ZigBee is based on IEEE (Institute of Electrical & Electronics Engineers) 802.15.4 Standard which lays down specifications for the low rate wireless personal area network. ZigBee is primarily used for two-way communication between a sensor and a control system. Like Bluetooth and Wi-Fi, it is a short-range communication and offers connectivity up to 100 meters. On the other end, Wi-Fi and Bluetooth are high data rate standards which support the transfer of media files, software, etc.

ZigBee technology supports the transfer of data coming from the sensors at a rate of about 250 kbps. It operates at various frequencies such as 868 MHz, 902 – 968 MHz, and 2.4 GHz. Since it requires low power from the device, the battery life is significantly improved.

Architecture of a ZigBee Network

A ZigBee network consists of three devices – coordinator, router, and an end device. An end device can be a smart thermostat, television, door, CCTV cameras, etc. There should be at least one coordinator in a network as it acts as a bridge and root for the entire network. Along with performing various data transfer operations, a coordinator also stores and handles information. It is supported by the routers which act as intermediary devices allowing the data to pass to and fro via them to other devices. The number of coordinators, routers, and end devices in a ZigBee network depends on the type of topology implemented in the network such as mesh, star, tree, hybrid, etc.

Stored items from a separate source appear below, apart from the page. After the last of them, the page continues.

This is an optimization exercise on Yosys and OpenROAD, whose aim is small area, not a production implementation. Only simulation tests tie the RTL to the original design; equivalence was not proved. Power and IR drop assume default switching activity.

[flow/design.v]
module disp_dec(input logic [2:0] sel, input logic [3:0] hi, input logic [4:0] lo, output logic [7:0] seg);
  wire new_n21, new_n22, new_n23, new_n24, new_n25, new_n26, new_n27, new_n28, new_n29, new_n30, new_n31, new_n32, new_n33, new_n34, new_n35, new_n36, new_n37, new_n38, new_n39, new_n40, new_n41, new_n42, new_n43, new_n44, new_n45, new_n46, new_n47, new_n48, new_n49, new_n50, new_n51, new_n52, new_n53, new_n54, new_n55, new_n56, new_n57, new_n58, new_n59, new_n60, new_n61, new_n62, new_n63, new_n64, new_n65, new_n66, new_n67, new_n68, new_n69, new_n70, new_n71, new_n72, new_n73, new_n74, new_n75, new_n76, new_n77, new_n78, new_n79, new_n80, new_n81, new_n82, new_n83, new_n84, new_n85, new_n86, new_n87, new_n88, new_n89, new_n90, new_n91, new_n92, new_n93, new_n94, new_n95, new_n96, new_n97, new_n98, new_n100, new_n101, new_n102, new_n103, new_n104, new_n105, new_n106, new_n107, new_n108, new_n109, new_n110, new_n111, new_n112, new_n113, new_n114, new_n115, new_n116, new_n117, new_n118, new_n119, new_n120, new_n121, new_n122, new_n123, new_n124, new_n125, new_n126, new_n127, new_n128, new_n129, new_n130, new_n131, new_n132, new_n133, new_n134, new_n135, new_n136, new_n137, new_n138, new_n139, new_n140, new_n141, new_n142, new_n143, new_n144, new_n145, new_n146, new_n147, new_n148, new_n149, new_n150, new_n151, new_n153, new_n154, new_n155, new_n156, new_n157, new_n158, new_n159, new_n160, new_n161, new_n162, new_n163, new_n164, new_n165, new_n166, new_n167, new_n168, new_n169, new_n170, new_n171, new_n172, new_n173, new_n174, new_n175, new_n176, new_n177, new_n178, new_n179, new_n180, new_n181, new_n182, new_n183, new_n184, new_n185, new_n187, new_n188, new_n189, new_n190, new_n191, new_n192, new_n193, new_n194, new_n195, new_n196, new_n197, new_n198, new_n199, new_n200, new_n201, new_n202, new_n203, new_n204, new_n205, new_n206, new_n207, new_n208, new_n210, new_n211, new_n212, new_n213, new_n214, new_n215, new_n216, new_n217, new_n218, new_n219, new_n220, new_n221, new_n222, new_n223, new_n224, new_n225, new_n226, new_n227, new_n228, new_n229, new_n230, new_n231, new_n232, new_n233, new_n234, new_n235, new_n236, new_n237, new_n238, new_n239, new_n240, new_n241, new_n242, new_n244, new_n245, new_n246, new_n247, new_n248, new_n249, new_n250, new_n251, new_n252, new_n253, new_n254, new_n255, new_n256, new_n257, new_n258, new_n259, new_n260, new_n261, new_n262, new_n263, new_n264, new_n266, new_n267, new_n268, new_n269, new_n270, new_n271, new_n272, new_n273, new_n274, new_n275, new_n276, new_n277, new_n278, new_n279, new_n280, new_n281, new_n282, new_n283, new_n284, new_n285, new_n286, new_n287, new_n288, new_n289, new_n290, new_n291, new_n292, new_n293, new_n294, new_n295, new_n296, new_n298, new_n299, new_n300, new_n301, new_n302, new_n303;
  assign new_n21 = ~sel[2] & ~lo[4];
  assign new_n22 = ~lo[2] & new_n21;
  assign new_n23 = ~lo[1] & new_n22;
  assign new_n24 = lo[3] & new_n21;
  assign new_n25 = lo[0] & new_n24;
  assign new_n26 = ~new_n23 & ~new_n25;
  assign new_n27 = ~sel[0] & ~new_n26;
  assign new_n28 = ~sel[2] & ~lo[2];
  assign new_n29 = ~sel[0] & new_n21;
  assign new_n30 = ~new_n28 & ~new_n29;
  assign new_n31 = ~lo[0] & ~lo[1];
  assign new_n32 = ~lo[3] & new_n31;
  assign new_n33 = ~new_n30 & new_n32;
  assign new_n34 = ~sel[2] & lo[4];
  assign new_n35 = ~lo[0] & lo[1];
  assign new_n36 = lo[3] & new_n35;
  assign new_n37 = ~lo[2] & ~new_n36;
  assign new_n38 = ~lo[1] & lo[3];
  assign new_n39 = lo[0] & new_n38;
  assign new_n40 = lo[2] & ~new_n39;
  assign new_n41 = new_n34 & ~new_n37;
  assign new_n42 = ~new_n40 & new_n41;
  assign new_n43 = ~new_n27 & ~new_n33;
  assign new_n44 = ~new_n42 & new_n43;
  assign new_n45 = sel[2] & hi[1];
  assign new_n46 = hi[0] & new_n45;
  assign new_n47 = ~sel[0] & sel[1];
  assign new_n48 = hi[2] & new_n47;
  assign new_n49 = new_n46 & new_n48;
  assign new_n50 = lo[3] & ~new_n31;
  assign new_n51 = sel[0] & ~sel[1];
  assign new_n52 = ~sel[2] & new_n51;
  assign new_n53 = ~new_n50 & new_n52;
  assign new_n54 = ~hi[0] & new_n45;
  assign new_n55 = ~new_n47 & ~new_n51;
  assign new_n56 = new_n54 & new_n55;
  assign new_n57 = ~sel[2] & lo[2];
  assign new_n58 = lo[1] & ~lo[3];
  assign new_n59 = sel[0] & new_n57;
  assign new_n60 = new_n58 & new_n59;
  assign new_n61 = lo[2] & new_n21;
  assign new_n62 = lo[1] & lo[3];
  assign new_n63 = lo[0] & new_n62;
  assign new_n64 = new_n61 & new_n63;
  assign new_n65 = ~sel[0] & ~sel[1];
  assign new_n66 = ~sel[2] & new_n65;
  assign new_n67 = sel[2] & hi[3];
  assign new_n68 = ~new_n21 & ~new_n67;
  assign new_n69 = ~new_n66 & new_n68;
  assign new_n70 = ~new_n64 & ~new_n69;
  assign new_n71 = new_n57 & new_n65;
  assign new_n72 = ~lo[4] & new_n62;
  assign new_n73 = new_n71 & new_n72;
  assign new_n74 = new_n70 & ~new_n73;
  assign new_n75 = lo[0] & new_n58;
  assign new_n76 = ~new_n51 & ~new_n75;
  assign new_n77 = new_n28 & ~new_n76;
  assign new_n78 = ~lo[3] & new_n35;
  assign new_n79 = new_n61 & new_n78;
  assign new_n80 = ~sel[1] & ~hi[2];
  assign new_n81 = new_n45 & new_n80;
  assign new_n82 = sel[2] & ~hi[1];
  assign new_n83 = sel[0] & sel[1];
  assign new_n84 = ~sel[0] & ~hi[2];
  assign new_n85 = sel[1] & ~hi[0];
  assign new_n86 = sel[0] & hi[2];
  assign new_n87 = ~new_n84 & ~new_n85;
  assign new_n88 = ~new_n86 & new_n87;
  assign new_n89 = new_n82 & ~new_n83;
  assign new_n90 = ~new_n88 & new_n89;
  assign new_n91 = ~new_n49 & ~new_n81;
  assign new_n92 = ~new_n53 & ~new_n56;
  assign new_n93 = ~new_n60 & ~new_n79;
  assign new_n94 = new_n92 & new_n93;
  assign new_n95 = ~new_n77 & new_n91;
  assign new_n96 = ~new_n90 & new_n95;
  assign new_n97 = new_n74 & new_n94;
  assign new_n98 = new_n96 & new_n97;
  assign seg[0] = new_n44 & new_n98;
  assign new_n100 = ~hi[2] & new_n67;
  assign new_n101 = hi[1] & new_n100;
  assign new_n102 = hi[2] & new_n67;
  assign new_n103 = ~hi[0] & new_n102;
  assign new_n104 = ~new_n101 & ~new_n103;
  assign new_n105 = new_n83 & ~new_n104;
  assign new_n106 = new_n38 & new_n51;
  assign new_n107 = ~lo[0] & new_n38;
  assign new_n108 = ~sel[1] & new_n107;
  assign new_n109 = ~new_n106 & ~new_n108;
  assign new_n110 = new_n57 & ~new_n109;
  assign new_n111 = lo[0] & new_n23;
  assign new_n112 = ~lo[3] & new_n83;
  assign new_n113 = new_n111 & new_n112;
  assign new_n114 = new_n22 & new_n35;
  assign new_n115 = lo[0] & ~lo[3];
  assign new_n116 = new_n61 & new_n115;
  assign new_n117 = ~new_n114 & ~new_n116;
  assign new_n118 = ~sel[1] & ~new_n117;
  assign new_n119 = new_n85 & new_n101;
  assign new_n120 = ~sel[0] & lo[1];
  assign new_n121 = ~new_n50 & ~new_n120;
  assign new_n122 = ~sel[0] & new_n62;
  assign new_n123 = ~sel[1] & new_n34;
  assign new_n124 = ~new_n122 & new_n123;
  assign new_n125 = ~new_n121 & new_n124;
  assign new_n126 = ~new_n119 & ~new_n125;
  assign new_n127 = new_n36 & new_n52;
  assign new_n128 = new_n34 & new_n65;
  assign new_n129 = ~lo[2] & new_n128;
  assign new_n130 = hi[1] & new_n65;
  assign new_n131 = new_n102 & new_n130;
  assign new_n132 = hi[0] & new_n67;
  assign new_n133 = sel[1] & ~hi[1];
  assign new_n134 = sel[0] & ~hi[2];
  assign new_n135 = new_n133 & ~new_n134;
  assign new_n136 = new_n132 & new_n135;
  assign new_n137 = new_n22 & new_n78;
  assign new_n138 = sel[0] & new_n137;
  assign new_n139 = new_n36 & new_n47;
  assign new_n140 = lo[1] & new_n112;
  assign new_n141 = ~new_n139 & ~new_n140;
  assign new_n142 = new_n61 & ~new_n141;
  assign new_n143 = ~new_n127 & ~new_n129;
  assign new_n144 = ~new_n131 & ~new_n136;
  assign new_n145 = new_n143 & new_n144;
  assign new_n146 = ~new_n138 & new_n145;
  assign new_n147 = ~new_n105 & ~new_n110;
  assign new_n148 = ~new_n113 & ~new_n118;
  assign new_n149 = new_n126 & ~new_n142;
  assign new_n150 = new_n148 & new_n149;
  assign new_n151 = new_n146 & new_n147;
  assign seg[1] = ~new_n150 | ~new_n151;
  assign new_n153 = lo[0] & ~lo[2];
  assign new_n154 = new_n34 & ~new_n153;
  assign new_n155 = ~new_n103 & ~new_n154;
  assign new_n156 = new_n65 & ~new_n155;
  assign new_n157 = new_n21 & ~new_n141;
  assign new_n158 = sel[1] & ~lo[0];
  assign new_n159 = new_n61 & new_n158;
  assign new_n160 = lo[2] & new_n34;
  assign new_n161 = ~sel[1] & new_n160;
  assign new_n162 = ~new_n159 & ~new_n161;
  assign new_n163 = lo[3] & ~new_n162;
  assign new_n164 = ~hi[1] & new_n100;
  assign new_n165 = new_n38 & new_n61;
  assign new_n166 = ~new_n164 & ~new_n165;
  assign new_n167 = sel[0] & ~new_n166;
  assign new_n168 = ~new_n65 & new_n137;
  assign new_n169 = lo[0] & ~new_n38;
  assign new_n170 = new_n21 & new_n83;
  assign new_n171 = new_n169 & new_n170;
  assign new_n172 = ~new_n127 & ~new_n171;
  assign new_n173 = ~lo[2] & ~new_n172;
  assign new_n174 = ~new_n55 & new_n116;
  assign new_n175 = hi[0] & new_n133;
  assign new_n176 = hi[2] & new_n83;
  assign new_n177 = ~new_n175 & ~new_n176;
  assign new_n178 = new_n67 & ~new_n177;
  assign new_n179 = ~new_n168 & ~new_n174;
  assign new_n180 = ~new_n178 & new_n179;
  assign new_n181 = new_n126 & ~new_n156;
  assign new_n182 = ~new_n157 & ~new_n163;
  assign new_n183 = ~new_n167 & ~new_n173;
  assign new_n184 = new_n182 & new_n183;
  assign new_n185 = new_n180 & new_n181;
  assign seg[2] = ~new_n184 | ~new_n185;
  assign new_n187 = ~new_n65 & ~new_n84;
  assign new_n188 = ~hi[0] & ~new_n187;
  assign new_n189 = ~new_n176 & ~new_n188;
  assign new_n190 = new_n82 & ~new_n189;
  assign new_n191 = ~sel[0] & new_n57;
  assign new_n192 = new_n78 & new_n191;
  assign new_n193 = ~sel[1] & new_n21;
  assign new_n194 = sel[2] & ~hi[2];
  assign new_n195 = new_n65 & new_n194;
  assign new_n196 = ~sel[0] & ~new_n75;
  assign new_n197 = sel[0] & ~new_n35;
  assign new_n198 = new_n28 & ~new_n197;
  assign new_n199 = ~new_n196 & new_n198;
  assign new_n200 = new_n46 & ~new_n86;
  assign new_n201 = new_n55 & new_n200;
  assign new_n202 = ~new_n193 & ~new_n195;
  assign new_n203 = ~new_n192 & new_n202;
  assign new_n204 = new_n70 & new_n203;
  assign new_n205 = ~new_n111 & ~new_n199;
  assign new_n206 = ~new_n201 & new_n205;
  assign new_n207 = ~new_n190 & new_n204;
  assign new_n208 = new_n206 & new_n207;
  assign seg[3] = new_n44 & new_n208;
  assign new_n210 = ~new_n47 & new_n114;
  assign new_n211 = ~hi[1] & new_n102;
  assign new_n212 = ~sel[1] & ~hi[0];
  assign new_n213 = sel[0] & ~new_n212;
  assign new_n214 = ~new_n65 & new_n67;
  assign new_n215 = ~new_n213 & new_n214;
  assign new_n216 = ~lo[4] & new_n127;
  assign new_n217 = lo[2] & new_n38;
  assign new_n218 = lo[0] & ~new_n58;
  assign new_n219 = new_n128 & new_n218;
  assign new_n220 = ~new_n217 & new_n219;
  assign new_n221 = hi[0] & new_n102;
  assign new_n222 = ~sel[1] & new_n221;
  assign new_n223 = new_n22 & new_n83;
  assign new_n224 = lo[3] & new_n223;
  assign new_n225 = ~new_n71 & ~new_n170;
  assign new_n226 = new_n115 & ~new_n225;
  assign new_n227 = new_n104 & ~new_n116;
  assign new_n228 = sel[0] & ~new_n227;
  assign new_n229 = new_n39 & new_n47;
  assign new_n230 = ~new_n47 & new_n107;
  assign new_n231 = ~new_n106 & ~new_n112;
  assign new_n232 = ~new_n229 & new_n231;
  assign new_n233 = ~new_n230 & new_n232;
  assign new_n234 = new_n61 & ~new_n233;
  assign new_n235 = ~new_n211 & ~new_n215;
  assign new_n236 = ~new_n210 & new_n235;
  assign new_n237 = ~new_n216 & ~new_n220;
  assign new_n238 = ~new_n222 & ~new_n224;
  assign new_n239 = ~new_n226 & new_n238;
  assign new_n240 = new_n236 & new_n237;
  assign new_n241 = new_n239 & new_n240;
  assign new_n242 = ~new_n228 & ~new_n234;
  assign seg[4] = ~new_n241 | ~new_n242;
  assign new_n244 = ~new_n25 & ~new_n194;
  assign new_n245 = new_n65 & ~new_n244;
  assign new_n246 = new_n21 & ~new_n83;
  assign new_n247 = ~new_n35 & new_n246;
  assign new_n248 = new_n34 & ~new_n38;
  assign new_n249 = ~new_n58 & new_n248;
  assign new_n250 = ~new_n247 & ~new_n249;
  assign new_n251 = ~lo[2] & ~new_n250;
  assign new_n252 = new_n54 & new_n176;
  assign new_n253 = ~new_n28 & ~new_n246;
  assign new_n254 = new_n32 & ~new_n253;
  assign new_n255 = new_n57 & new_n140;
  assign new_n256 = new_n107 & new_n160;
  assign new_n257 = ~new_n34 & ~new_n57;
  assign new_n258 = new_n78 & ~new_n257;
  assign new_n259 = ~new_n252 & ~new_n256;
  assign new_n260 = ~new_n258 & new_n259;
  assign new_n261 = ~new_n254 & ~new_n255;
  assign new_n262 = new_n260 & new_n261;
  assign new_n263 = new_n74 & ~new_n245;
  assign new_n264 = ~new_n251 & new_n263;
  assign seg[5] = new_n262 & new_n264;
  assign new_n266 = hi[1] & new_n51;
  assign new_n267 = new_n103 & ~new_n266;
  assign new_n268 = lo[2] & ~new_n58;
  assign new_n269 = ~new_n169 & ~new_n268;
  assign new_n270 = new_n128 & ~new_n269;
  assign new_n271 = ~new_n39 & ~new_n58;
  assign new_n272 = new_n170 & ~new_n271;
  assign new_n273 = ~new_n83 & new_n116;
  assign new_n274 = new_n61 & ~new_n83;
  assign new_n275 = ~new_n128 & ~new_n274;
  assign new_n276 = new_n107 & ~new_n275;
  assign new_n277 = new_n28 & new_n65;
  assign new_n278 = new_n78 & new_n277;
  assign new_n279 = sel[1] & new_n35;
  assign new_n280 = new_n24 & new_n279;
  assign new_n281 = hi[1] & new_n47;
  assign new_n282 = new_n132 & new_n281;
  assign new_n283 = new_n164 & new_n213;
  assign new_n284 = ~new_n133 & new_n221;
  assign new_n285 = ~new_n38 & ~new_n115;
  assign new_n286 = new_n223 & ~new_n285;
  assign new_n287 = ~new_n114 & ~new_n278;
  assign new_n288 = ~new_n280 & ~new_n282;
  assign new_n289 = new_n287 & new_n288;
  assign new_n290 = ~new_n267 & ~new_n270;
  assign new_n291 = ~new_n272 & ~new_n273;
  assign new_n292 = ~new_n283 & ~new_n284;
  assign new_n293 = ~new_n286 & new_n292;
  assign new_n294 = new_n290 & new_n291;
  assign new_n295 = ~new_n276 & new_n289;
  assign new_n296 = new_n294 & new_n295;
  assign seg[6] = ~new_n293 | ~new_n296;
  assign new_n298 = ~lo[2] & new_n31;
  assign new_n299 = lo[3] & ~new_n298;
  assign new_n300 = sel[0] & ~new_n299;
  assign new_n301 = ~sel[1] & ~new_n300;
  assign new_n302 = new_n34 & ~new_n301;
  assign new_n303 = new_n65 & new_n100;
  assign seg[7] = new_n302 | new_n303;
endmodule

Out of four layers in a ZigBee device, Physical Layer & MAC are defined by IEEE 802.15.4 Standard while the remaining two layers i.e. Network Layer & Application layer are defined by ZigBee’s own network. Physical layer performs various modulation and demodulation tasks for signals being sent and received continuously. Media Access Control (MAC) in ZigBee is responsible for the successful transfer of data by using Carrier Sense Multiple Access Collision Avoidance (CSMA/CA). In addition, MAC layer can also transfer beacon frames along with the data to synchronize the communication between two devices.

Network layer looks after network operations such as setting up a network, connecting to a device, routing the incoming data, device configurations, etc. Application layer allows a device and an application to interface with the network layer for data management and communication between devices.

Application of ZigBee Devices

With being the most suitable communication method for IoT devices, ZigBee has found its application in many automated systems such as:

• Industrial Automation systems being used in manufacturing, packaging, etc.
• Home Automation systems including lights, doors, locks, thermostat, surveillance, etc.
• Grid Monitoring involving temperature monitoring, power management, fault locating, etc.
• Smart Metering for preventing the power theft, providing energy consumption response, pricing support, etc.